Los números son importantes en ciertos lugares, donde dejan de ser dorsales cosidos en la espalda y cobran un significado hasta convertirse en leyenda. En el United se le da el 7 a los elegidos (Best, Cantona, Beckham, Cristiano).

Pasa también en el Madrid (Juanito, Butragueño, Raúl, Cristiano). Por el Camp Nou han pasado los mejores 9: César, Cruyff, Krankl, Quini, Romário, Ronaldo, Eto’o o Suárez. En Alemania el 13 lleva el apellido Müller, por Gerd y Thomas. En el Juventus, como en Argentina, el icono siempre ha sido el diez. Lo portaron Sívori, Platini, Roberto Baggio, Del Piero y Tévez. Sin embargo, la Vecchia Signora quedó huérfana cuando Paul Pogba se fue por 110 millones a Old Trafford en 2016. Así que este verano le ofrecieron la camiseta a Paulo Dybala. Y la Joya aceptó llevar el peso de la historia.

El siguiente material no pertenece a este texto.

==> config.mk <==
export PLATFORM = sky130hd
export DESIGN_NAME = slew_limited_led_bar_fill_unit_flat
export DESIGN_NICKNAME = d
export VERILOG_FILES = /design/src/rtl/slfl_pkg.sv /design/src/rtl/slfl_req_if.sv /design/src/rtl/slfl_rsp_if.sv /design/src/rtl/slfl_front.sv /design/src/rtl/slfl_queue.sv /design/src/rtl/slfl_back.sv /design/src/rtl/slew_limited_led_bar_fill_unit.sv /design/src/flat_wrapper.sv
export SDC_FILE = /design/constraint.sdc
export NUM_CORES = 1
export LEC_CHECK = 0
export BUFFER_PORTS_ARGS = -buffer_cell sky130_fd_sc_hd__buf_4
export CAP_MARGIN = 20
export CORE_ASPECT_RATIO = 0.6
export CORE_MARGIN = 2
export CORE_UTILIZATION = 46
export DETAILED_ROUTE_END_ITERATION = 12
export PLACE_DENSITY = 0.7
export REMOVE_ABC_BUFFERS = 1
export SLEW_MARGIN = 20
export SYNTH_ARGS = -nofsm -noshare
export SYNTH_HDL_FRONTEND = slang
export SYNTH_SLANG_ARGS = --single-unit
==> constraint.sdc <==
create_clock -name clock -period 3.5 [get_ports clock]
set_input_delay 0.7 -clock clock [delete_from_list [all_inputs] [get_ports clock]]
set_output_delay 0.7 -clock clock [all_outputs]
set_load 0.005 [all_outputs]
==> src/rtl/slfl_pkg.sv <==
// Shared types and constants for the slew-limited LED bar fill unit.
// No dependencies; compile this first.
package slfl_pkg;

   localparam int LEVEL_W         = 8;
   localparam int COUNT_W         = 6;
   localparam int MASK_W          = 3;
   localparam int INDEX_W         = 5;
   localparam int COLOR_W         = 8;
   localparam int SHARE_W         = 5;
   localparam int CSR_INDEX_W     = 2;
   localparam int CSR_DATA_W      = 6;

   localparam int SHARE_CAP       = 20;
   localparam int SHARE_GAIN      = 10;
   localparam int COLOR_MAX       = SHARE_CAP * SHARE_GAIN;

   localparam int MAX_PIXELS_DEF  = 32;
   localparam int QUEUE_DEPTH_DEF = 4;

   localparam logic [MASK_W-1:0]  MASK_RESET  = 3'd1;
   localparam logic [COUNT_W-1:0] COUNT_RESET = '0;

   // Colour mask bit positions
   localparam int MASK_RED   = 0;
   localparam int MASK_GREEN = 1;
   localparam int MASK_BLUE  = 2;

   typedef enum logic [CSR_INDEX_W-1:0] {
      REG_COLOR_MASK  = 2'd0,
      REG_PIXEL_COUNT = 2'd1
   } csr_reg_type;

   // One tick's worth of work for the fill engine
   typedef struct packed {
      logic [LEVEL_W-1:0] level;
      logic [COUNT_W-1:0] count;
      logic [MASK_W-1:0]  mask;
   } job_type;

   typedef struct packed {
      logic    valid;
      job_type job;
   } push_type;

   typedef struct packed {
      logic    valid;
      job_type job;
   } head_type;

endpackage

==> src/rtl/slfl_req_if.sv <==
// Tick request channel: valid/ready handshake carrying the target level.
// Depends on slfl_pkg.
interface slfl_req_if;
   import slfl_pkg::*;

   logic               valid;
   logic               ready;
   logic [LEVEL_W-1:0] target_level;

   modport source (output valid, output target_level, input ready);
   modport sink   (input valid, input target_level, output ready);
endinterface

==> src/rtl/slfl_rsp_if.sv <==
// Pixel result channel: valid/ready handshake carrying one pixel per transaction.
// Depends on slfl_pkg.
interface slfl_rsp_if;
   import slfl_pkg::*;

   logic               valid;
   logic               ready;
   logic [INDEX_W-1:0] pixel_index;
   logic [COLOR_W-1:0] red;
   logic [COLOR_W-1:0] green;
   logic [COLOR_W-1:0] blue;
   logic [LEVEL_W-1:0] shown_level;
   logic               last_pixel;

   modport source (output valid, output pixel_index, output red, output green,
                   output blue, output shown_level, output last_pixel, input ready);
   modport sink   (input valid, input pixel_index, input red, input green,
                   input blue, input shown_level, input last_pixel, output ready);
endinterface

Después de los cuatro primeros partidos de la temporada ya se puede decir que no había mejor candidato. Dybala, en su tercera campaña de bianconero, está preparado.

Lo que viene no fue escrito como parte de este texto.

<file path="src/rtl/core/lrff_pkg.sv">
package lrff_pkg;

  localparam int MAX_SAMPLES_DEF = 1024;

  localparam int COUNT_W = 16;
  localparam int Z_W     = 31;
  localparam int RES_Z_W = 32;
  localparam int SPAN_W  = 10;
  localparam int DIST_W  = 20;
  localparam int CFG_IDX_W  = 3;
  localparam int CFG_DATA_W = 20;

  localparam int IN_TDATA_W  = 48;
  localparam int OUT_TDATA_W = 136;

  typedef logic signed [Z_W-1:0]     z_t;
  typedef logic signed [RES_Z_W-1:0] res_z_t;

  typedef enum logic [1:0] {
    ST_OK        = 2'd0,
    ST_NO_TOP    = 2'd1,
    ST_NO_BOTTOM = 2'd2,
    ST_MISMATCH  = 2'd3
  } status_t;

  typedef enum logic [CFG_IDX_W-1:0] {
    CFG_COUNT_THRESHOLD = 3'd0,
    CFG_MIN_RUN_SPAN    = 3'd1,
    CFG_LOCK_MODEL      = 3'd2,
    CFG_LAYER_STEP      = 3'd3,
    CFG_BASE_THICKNESS  = 3'd4,
    CFG_THICK_TOL       = 3'd5
  } cfg_idx_t;

endpackage

</file>
<file path="src/rtl/core/layer_run_focus_finder_unit.sv">
// Throughput: one sample per cycle while s_tready is high (back-pressure can stall it);
// samples that are not last produce no result beat. Per-sample run tracking is one
// compare/update step on the sweep registers; the result then passes stage a (sweep snapshot),
// stage b (inner Zs), stage c (outer Zs, thickness difference) and the output register.
// Reset (rst, synchronous) clears the sweep state, the config registers and all valid flags.
// A last sample returns the sweep state to its reset values in the same cycle.
module layer_run_focus_finder_unit
  import lrff_pkg::*;
#(
  parameter int MAX_SAMPLES = MAX_SAMPLES_DEF
) (
  input  logic                   clk,
  input  logic                   rst,
  input  logic                   s_tvalid,
  output logic                   s_tready,
  input  logic [IN_TDATA_W-1:0]  s_tdata,   // [15:0] cluster_count, [46:16] sample_z, pad
  input  logic                   s_tlast,   // last_sample
  output logic                   m_tvalid,
  input  logic                   m_tready,
  output logic [OUT_TDATA_W-1:0] m_tdata,   // [1:0] status, [33:2] top_inner_z,
                                            // [65:34] bottom_inner_z, [97:66] top_outer_z,
                                            // [129:98] bottom_outer_z, pad
  input  logic                   cfg_valid,
  output logic                   cfg_ready,
  input  logic [CFG_IDX_W-1:0]   cfg_index,
  input  logic [CFG_DATA_W-1:0]  cfg_data
);

  localparam int IDX_W   = $clog2(MAX_SAMPLES + 1);
  localparam int START_W = $clog2(MAX_SAMPLES);
  localparam int SPC_W   = (IDX_W > SPAN_W) ? IDX_W : SPAN_W;
  localparam int DIFF_W  = RES_Z_W + 2;

  // config registers
  logic [COUNT_W-1:0] count_threshold;
  logic [SPAN_W-1:0]  min_run_span;
  logic               lock_model;
  logic [DIST_W-1:0]  layer_step;
  logic [DIST_W-1:0]  base_thickness;
  logic [DIST_W-1:0]  thickness_tolerance;

  assign cfg_ready = 1'b1;

  always_ff @(posedge clk) begin
    if (rst) begin
      count_threshold     <= '0;
      min_run_span        <= '0;
      lock_model          <= 1'b0;
      layer_step          <= '0;
      base_thickness      <= '0;
      thickness_tolerance <= '0;
    end else if (cfg_valid) begin
      case (cfg_idx_t'(cfg_index))
        CFG_COUNT_THRESHOLD: count_threshold     <= cfg_data[COUNT_W-1:0];
        CFG_MIN_RUN_SPAN:    min_run_span        <= cfg_data[SPAN_W-1:0];
        CFG_LOCK_MODEL:      lock_model          <= cfg_data[0];
        CFG_LAYER_STEP:      layer_step          <= cfg_data[DIST_W-1:0];
        CFG_BASE_THICKNESS:  base_thickness      <= cfg_data[DIST_W-1:0];
        CFG_THICK_TOL:       thickness_tolerance <= cfg_data[DIST_W-1:0];
        default: ;
      endcase
    end
  end

  // input fields
  logic [COUNT_W-1:0] in_count;
  z_t                 in_z;
  assign in_count = s_tdata[COUNT_W-1:0];
  assign in_z     = z_t'(s_tdata[COUNT_W+Z_W-1:COUNT_W]);

  // pipeline handshake
  logic a_valid, b_valid, c_valid;
  logic out_free, c_free, b_free, a_free, accept;

  assign out_free = !m_tvalid || m_tready;
  assign c_free   = !c_valid || out_free;
  assign b_free   = !b_valid || c_free;
  assign a_free   = !a_valid || b_free;
  assign s_tready = a_free;
  assign accept   = s_tvalid && s_tready;

  // sweep state
  logic [IDX_W-1:0]   sample_index;
  logic               in_run;
  logic [1:0]         runs_found;
  logic [START_W-1:0] run_start_index;
  z_t                 run_start_z;
  z_t                 previous_z;
  z_t                 run_edge_z [4];

  logic             active, below, close_run, open_run, record;
  logic [IDX_W-1:0] span;
  logic [1:0]       runs_next;
  z_t               edge_next [4];

  always_comb begin
    active    = (runs_found < 2'd2) && (sample_index < IDX_W'(MAX_SAMPLES));
    below     = in_count < count_threshold;
    span      = sample_index - IDX_W'(1) - IDX_W'(run_start_index);
    close_run = active && in_run && below;
    open_run  = active && !in_run && !below;
    record    = close_run && (SPC_W'(span) >= SPC_W'(min_run_span));
    runs_next = runs_found + {1'b0, record};
    for (int i = 0; i < 4; i++) begin
      edge_next[i] = run_edge_z[i];
    end
    // only zero or one run is on record while the sweep is active
    if (record) begin
      if (runs_found[0]) begin
        edge_next[2] = run_start_z;
        edge_next[3] = previous_z;
      end else begin
        edge_next[0] = run_start_z;
        edge_next[1] = previous_z;
      end
    end
  end

  always_ff @(posedge clk) begin
    if (rst) begin
      sample_index    <= '0;
      in_run          <= 1'b0;
      runs_found      <= '0;
      run_start_index <= '0;
      run_start_z     <= '0;
      previous_z      <= '0;
      for (int i = 0; i < 4; i++) begin
        run_edge_z[i] <= '0;
      end
    end else if (accept) begin
      if (s_tlast) begin
        sample_index    <= '0;
        in_run          <= 1'b0;
        runs_found      <= '0;
        run_start_index <= '0;
        run_start_z     <= '0;
        previous_z      <= '0;
        for (int i = 0; i < 4; i++) begin
          run_edge_z[i] <= '0;
        end
      end else if (active) begin
        sample_index <= sample_index + IDX_W'(1);
        previous_z   <= in_z;
        runs_found   <= runs_next;
        for (int i = 0; i < 4; i++) begin
          run_edge_z[i] <= edge_next[i];
        end
        if (close_run) begin
          in_run <= 1'b0;
        end else if (open_run) begin
          in_run          <= 1'b1;
          run_start_index <= sample_index[START_W-1:0];
          run_start_z     <= in_z;
        end
      end
    end
  end

  // stage a: sweep snapshot on a last sample
  logic [1:0] a_runs;
  z_t         a_edge [4];

  always_ff @(posedge clk) begin
    if (rst) begin
      a_valid <= 1'b0;
    end else if (a_free) begin
      a_valid <= accept && s_tlast;
    end
  end

  always_ff @(posedge clk) begin
    if (accept && s_tlast) begin
      a_runs <= active ? runs_next : runs_found;
      for (int i = 0; i < 4; i++) begin
        a_edge[i] <= active ? edge_next[i] : run_edge_z[i];
      end
    end
  end

  // stage b: inner Zs
  logic signed [RES_Z_W:0] top_sum, bot_sum;
  res_z_t                  top_inner, bot_inner;
  logic                    b_two;
  status_t                 b_status;
  res_z_t                  b_ti, b_bi;

  always_comb begin
    top_sum = {{2{a_edge[1][Z_W-1]}}, a_edge[1]} + {{2{a_edge[0][Z_W-1]}}, a_edge[0]}
            - $signed({{(RES_Z_W+1-DIST_W){1'b0}}, layer_step});
    bot_sum = {{2{a_edge[3][Z_W-1]}}, a_edge[3]} + {{2{a_edge[2][Z_W-1]}}, a_edge[2]}
            + $signed({{(RES_Z_W+1-DIST_W){1'b0}}, layer_step});
    if (lock_model) begin
      // floor halving: drop the low bit of the two's complement sum
      top_inner = top_sum[RES_Z_W:1];
      bot_inner = bot_sum[RES_Z_W:1];
    end else begin
      top_inner = {a_edge[1][Z_W-1], a_edge[1]};
      bot_inner = {a_edge[2][Z_W-1], a_edge[2]};
    end
  end

  always_ff @(posedge clk) begin
    if (rst) begin
      b_valid <= 1'b0;
    end else if (b_free) begin
      b_valid <= a_valid;
    end
  end

  always_ff @(posedge clk) begin
    if (b_free && a_valid) begin
      b_two <= a_runs[1];
      case (a_runs)
        2'd0:    b_status <= ST_NO_TOP;
        2'd1:    b_status <= ST_NO_BOTTOM;
        default: b_status <= ST_OK;
      endcase
      b_ti <= a_runs[1] ? top_inner : '0;
      b_bi <= a_runs[1] ? bot_inner : '0;
    end
  end

  // stage c: outer Zs and thickness difference
  logic                     c_two;
  status_t                  c_status;
  res_z_t                   c_ti, c_bi, c_to, c_bo;
  logic signed [DIFF_W-1:0] c_diff;
  logic signed [DIFF_W-1:0] step_ext;

  assign step_ext = $signed({{(DIFF_W-DIST_W){1'b0}}, layer_step});

  always_ff @(posedge clk) begin
    if (rst) begin
      c_valid <= 1'b0;
    end else if (c_free) begin
      c_valid <= b_valid;
    end
  end

  always_ff @(posedge clk) begin
    if (c_free && b_valid) begin
      c_two    <= b_two;
      c_status <= b_status;
      c_ti     <= b_ti;
      c_bi     <= b_bi;
      c_to     <= b_two ? res_z_t'(b_ti + res_z_t'(step_ext)) : '0;
      c_bo     <= b_two ? res_z_t'(b_bi - res_z_t'(step_ext)) : '0;
      c_diff   <= {{2{b_ti[RES_Z_W-1]}}, b_ti} - {{2{b_bi[RES_Z_W-1]}}, b_bi}
                - $signed({{(DIFF_W-DIST_W){1'b0}}, base_thickness});
    end
  end

  // output register
  logic signed [DIFF_W-1:0] tol_ext;
  logic                     in_tol;
  status_t                  out_status;
  res_z_t                   out_ti, out_bi, out_to, out_bo;

  assign tol_ext = $signed({{(DIFF_W-DIST_W){1'b0}}, thickness_tolerance});
  assign in_tol  = (c_diff <= tol_ext) && (c_diff >= -tol_ext);

  always_ff @(posedge clk) begin
    if (rst) begin
      m_tvalid <= 1'b0;
    end else if (out_free) begin
      m_tvalid <= c_valid;
    end
  end

  always_ff @(posedge clk) begin
    if (out_free && c_valid) begin
      out_status <= c_two ? (in_tol ? ST_OK : ST_MISMATCH) : c_status;
      out_ti     <= c_ti;
      out_bi     <= c_bi;
      out_to     <= c_to;
      out_bo     <= c_bo;
    end
  end

  assign m_tdata = {6'b0, out_bo, out_to, out_bi, out_ti, out_status};

  // checks
  a_runs_bound: assert property (@(posedge clk) disable iff (rst)
    runs_found <= 2'd2)
    else $error("more than two runs on record");

  a_index_bound: assert property (@(posedge clk) disable iff (rst)
    sample_index <= IDX_W'(MAX_SAMPLES))
    else $error("sample index past sweep limit");

  a_run_order: assert property (@(posedge clk) disable iff (rst)
    in_run |-> (IDX_W'(run_start_index) < sample_index))
    else $error("open run starts at or after current sample");

  a_sweep_clear: assert property (@(posedge clk) disable iff (rst)
    (accept && s_tlast) |=> (sample_index == '0 && runs_found == 2'd0 && !in_run && a_valid))
    else $error("last sample did not close the sweep");

endmodule
</file>
<file path="config.mk">
export PLATFORM = sky130hd
export DESIGN_NAME = layer_run_focus_finder_unit
export DESIGN_NICKNAME = d
export VERILOG_FILES = /design/src/rtl/core/lrff_pkg.sv /design/src/rtl/core/layer_run_focus_finder_unit.sv
export SDC_FILE = /design/constraint.sdc
export NUM_CORES = 2
export LEC_CHECK = 0
export ABC_CLOCK_PERIOD_IN_PS = 19600
export CAP_MARGIN = 5
export CORE_ASPECT_RATIO = 0.9
export CORE_UTILIZATION = 25
export CTS_CLUSTER_DIAMETER = 40
export DETAILED_ROUTE_END_ITERATION = 8
export DONT_BUFFER_PORTS = 1
export GPL_TIMING_DRIVEN = 0
export PLACE_DENSITY = 0.39
export SLEW_MARGIN = 10
export SYNTH_ARGS = -nofsm -noshare
export SYNTH_HDL_FRONTEND = slang
export SYNTH_SLANG_ARGS = --single-unit
</file>
<file path="constraint.sdc">
create_clock -name clk -period 19.6 [get_ports clk]
set_clock_uncertainty 0.05 [all_clocks]
set_input_delay 0 -clock clk [delete_from_list [all_inputs] [get_ports clk]]
set_output_delay 0 -clock clk [all_outputs]
set_load 0.05 [all_outputs]
</file>
==> metrics.txt <==
status=complete, but fails checks; failing checks=design-rule violations; combinational power share=9.0%; vias in the first global route=27280; Switching Fraction=24.75%; hold path depth=3; post-synthesis sequential area ratio=54.10%; WP data required=20200 ps; CTS tree=done; routed len/inst=20.84 um; Worst-Margin Slew=1254 ps; core area=158000 um^2; Setup CP Type=reg -> reg; drt drc=20; fmax=179.6 MHz; Worst setup EP type=flop; VDD IR max=0.08510 mV; Main synth FF type=edfxtp_1; unrepaired setup endpoints after global routing=no; layout cells sized above 1=11.26%; htree depth=4; Clock Pin Slew Worst Setup and Hold Paths=50 ps; Top Registers=a_edge: 124 flops, run_edge_z: 124 flops, c_diff: 34 flops; first-pass GRT wire length=181.8 mm; pre-CTS setup slack=13950 ps; port bufs=0; Most common cell on crit path=dlygate4sd3_1; Slew Viols, Final=0; Hold Path Origin=rst; Clock Tree Buf Depth=3; gr ovfl total=0; CP max-delay cell=nor4_2; Initial DRC Count=1384; Area Growth Syn to Fin=24.51%; WP buf/inv=5; Nets=4133; row count=138; Total Wirelength=124.1 mm; Leak=19.13 nW; Final Hold Viols=0; Post-DP HPWL=97.40 mm; gpl congestion=0.8441; CTS Buf Count=148; Initial Util=25.29%; startpoint types=flop; internal power=3.687 mW; vias=26280; max cap viols=0; 1st-pass router iterations=9; post-layout worst setup margin=14030 ps; I/O Pins=216; final worst path period need=5569 ps; R2R Setup Slk=14030 ps; post-route antenna net violation count=0; initial antenna violation count=4; #FFs+latches synth=789; Die Height=381.2 um; Worst path max stage delay=980 ps; number of enable flip-flop cells after synthesis=581; period utilization=28.41%; hold_buf cts=166; pin count of the biggest net entering global routing=83; CP top delay family=buffers and inverters; Worst-Skew Late Latency=760 ps; Worst Path Arrival=6170 ps; Rel. slew slack=15.68%; Flop pwr share=38.5%; Cells after Synth=3390; Synth async-reset ratio=0%; total track usage=15.33%; Synthesis Warnings=0; setup TNS=0 ps; vias per cell=4.411; Cell variety after synth=80; root buffer cell=clkbuf_16; reg2reg start=count_threshold[13]; die footprint=161400 um^2; syn_area_per_cell=11.78 um^2; Worst Hold End=thickness_tolerance[6]; cells along the critical path=inv_1 > ha_1 > nand4_1 > nor2_1 > a21oi_1 > dlygate4sd3_1 > o211ai_1 > dlygate4sd3_1 > a31oi_1 > nor4_2 > o22ai_1 > clkbuf_1 > a32o_1 > dlygate4sd3_1; post_cts resized=0; Die Span X=423.4 um; P_sw=1.213 mW; Reg-to-Reg End=run_start_z[28]; buffer count from post-CTS setup fixing=0; # setup viols final=0; # clock sinks=789; Hold Crit Class=in -> reg; PwrDens=98.50 nW/um^2; CP Max Fanout=10; FF-to-FF path depth=14; clock network power share=52.4%; mapped cell area=39950 um^2
-- per-stage QoR --
stage | total power, mW | hold slack, ps | instances | cell area [um^2] | utilization [%]
2_1_floorplan | 2.211 | 75.69 | 3395 | 39970 | -
3_3_place_gp | 2.340 | 76.47 | 5495 | 42600 | 26.96
3_5_place_dp | 2.335 | 79.26 | 5513 | 43030 | 27.24
4_1_cts | 4.972 | 4.196 | 5954 | 49730 | 31.48
5_1_grt | 5.093 | 77.39 | 5954 | 49740 | 31.48
6_report | 4.900 | 38.89 | 5957 | 49740 | 31.48
-- synthesized netlist by cell type (5+ instances only) --
cell / n / share of area (%)
nand3b_1: 5 / 0.094
a21oi_1: 207 / 2.6
a211o_1: 6 / 0.13
buf_2: 5 / 0.063
xor2_1: 40 / 0.88
a22o_1: 75 / 1.6
nand3_1: 42 / 0.53
mux2i_1: 40 / 1.0
o31a_1: 5 / 0.11
o21bai_1: 18 / 0.34
buf_4: 12 / 0.23
nor2_1: 187 / 1.8
nand4_1: 28 / 0.44
inv_1: 321 / 3.0
o31ai_1: 13 / 0.24
dfxtp_1: 208 / 10
edfxtp_1: 581 / 44
or3_1: 22 / 0.34
nand2_1: 275 / 2.6
a21o_1: 88 / 1.7
o21ai_0: 108 / 1.4
o2111ai_1: 5 / 0.11
and3_1: 21 / 0.33
buf_12: 6 / 0.30
a32o_1: 32 / 0.80
xnor2_1: 92 / 2.0
a211oi_1: 22 / 0.41
nor2b_1: 32 / 0.50
nor4_1: 12 / 0.19
o21a_1: 35 / 0.66
clkbuf_1: 86 / 0.81
a21boi_0: 9 / 0.17
nor3_1: 34 / 0.43
ha_1: 264 / 8.3
or2_2: 6 / 0.094
mux2_4: 60 / 2.3
and2_1: 128 / 2.0
nor3b_1: 12 / 0.23
fa_1: 63 / 3.2
mux2_2: 66 / 1.9
o211ai_1: 9 / 0.17
nand2b_1: 24 / 0.38
a31oi_1: 20 / 0.31
-- how the worst max path moves through the flow --
stage,start,endpoint,slack (ps),cells after the start
final,count_threshold[13],run_start_z[28],14030,14
after global routing,count_threshold[13],run_start_z[28],13690,14
after CTS,sample_index[0],run_edge_z[2][20],13930,18
after detailed placement,sample_index[0],run_edge_z[2][20],13950,18
after global placement,m_tvalid,c_ti[27],-2210,2
after floorplan,m_tvalid,c_bi[0],5990,2
-- cells by family after synthesis --
kind of cell / count (synthesis) / synth area share (%)
other cells: 2 / 0.01880
mux: 166 / 5.118
compound gates: 698 / 11.79
simple gates: 841 / 10.19
xor+xnor: 132 / 2.894
flops: 789 / 54.10
fa+ha+maj: 327 / 11.43
buf+inv: 435 / 4.479
-- layer usage --
| layer | vias up | routed length, um | GRT usage [%] |
|---|---|---|---|
| li1 | 12940 | - | - |
| met1 | 12670 | 57410 | 19.95 |
| met2 | 483 | 58760 | 25.36 |
| met3 | 191 | 4268 | 2.735 |
| met4 | 0 | 3705 | 5.482 |
| met5 | - | 0 | 0 |
-- power groups by stage --
| stage | combinational (mW) | sequential (mW) | clock (mW) |
|---|---|---|---|
| after floorplan | 0.307 | 1.90 | 0 |
| after global placement | 0.408 | 1.93 | 0 |
| after detailed placement | 0.414 | 1.92 | 0 |
| after CTS | 0.449 | 1.89 | 2.63 |
| after global routing | 0.497 | 1.89 | 2.70 |
| final | 0.443 | 1.89 | 2.57 |
-- layout make-up --
class | instances | area, um^2
antenna | 3 | 7.507
buffer | 113 | 580.6
clock buffer | 175 | 3983
clock inverter | 100 | 1056
fill | 16000 | 108200
inverter | 322 | 1216
multi-input combinational | 2171 | 16600
sequential | 789 | 21610
tap | 2100 | 2628
timing repair buffer | 184 | 2059
-- worst register-to-register path, stage by stage, from the launching register on --
cell and delay (ps):
dfxtp_1 350, inv_1 80, ha_1 300, nand4_1 120, nor2_1 220, a21oi_1 90, dlygate4sd3_1 560, o211ai_1 140
dlygate4sd3_1 610, a31oi_1 100, nor4_2 980, o22ai_1 630, clkbuf_1 420, a32o_1 280, dlygate4sd3_1 540
-- cells in the final DEF (no fill, tap or decap), types with 20 or more instances in the layout --
master         count
nand4_1           28
dlygate4sd3_1    166
nor2b_1           30
xor2_1            40
nor3_1            34
mux2_4            60
a31oi_1           20
o21ai_0          108
edfxtp_1         581
inv_6             20
a22o_1            75
nand2b_1          24
a21o_1            88
or3_1             22
mux2_2            66
and2_1           128
dfxtp_1          208
a211oi_1          22
inv_1            318
fa_1              63
mux2i_1           40
a32o_1            32
nor2_1           186
nand3_1           42
and3_1            21
xnor2_1           92
clkbuf_1         102
nand2_1          275
ha_1             264
a21oi_1          207
clkbuf_16        154
o21a_1            35
(Power assumes the default switching activity.)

El argentino, de 23 años y natural de Laguna Larga, se ha puesto en plan Platini en este inicio de curso. Ya recordaba al francés por la posición como mediapunta y los calcetines caídos, pero ahora con el dorsal con el quePlatini ganó dos Scudettos, una Copa de Europa, una Recopa y una Intercontinental, se ha convertido en el auténtico líder en el campo. Ha marcado en todos los partidos oficiales del Juventus y suma 7 goles.“Paulo quiere llegar a la cima y eso, además de hacernos disfrutar, nos va de lujo”, destaca el central Barzagli.

Se vio el sábado en el Juventus Stadium, donde el campeón italiano –encadena seis títulos seguidos– sufría con el Chievo… hasta que salió Dybala en el 54. Del escaso 1-0 se pasó a celebrar un 3-0. Él cerró la cuenta. “Sólo con Paulo se ve a la Juve”, titulaba ayer La Gazzetta dello Sport. “No he resuelto yo el partido. He ayudado al equipo con lo que yo sé hacer”, dice él.

Su modestia contrasta con los elogios de su entrenador, Massimiliano Allegri. “Dybala está creciendo mucho y tiene todos los números para convertirse junto a Neymar en el mejor futbolista del mundo cuando no estén Messi y Cristiano”, vaticina. No es casualidad que su nombre sonase en las oficinas del Barcelona como posible sustituto tras la fuga del brasileño al PSG. Sin embargo, tiene contrato hasta 2022 renovado justo después de golear al Barça 3-0 en cuartos de final de la Champions en abril, con dos tantos suyos.

Pero Europa, de momento, se le resiste a Dybala. La temporada pasada después de alcanzar la final de Cardiff el Real Madrid no le dio ni media opción (4-1). Ahora quiere volver a la final de Kiev y el camino le vuelve a traer al Camp Nou, donde se reencontrará con Messi, el diez del Barça y de Argentina, con el que ha coincidido en este parón.

Dybala sigue sin ver puerta con la selección. Ha jugado 10 partidos con la albiceleste y no hay manera. Ambos son las grandes esperanzas de la afición para clasificar para el Mundial de Rusia, aunque sea en el playoff. Y eso que la Joya nació dos días antes de aquel último repechaje que se jugó el 17 de noviembre de 1993 contra Australia y que le valió el billete para Estados Unidos, gracias a un gol de rebote de Batistuta, a la Argentina de Maradona, otro diez.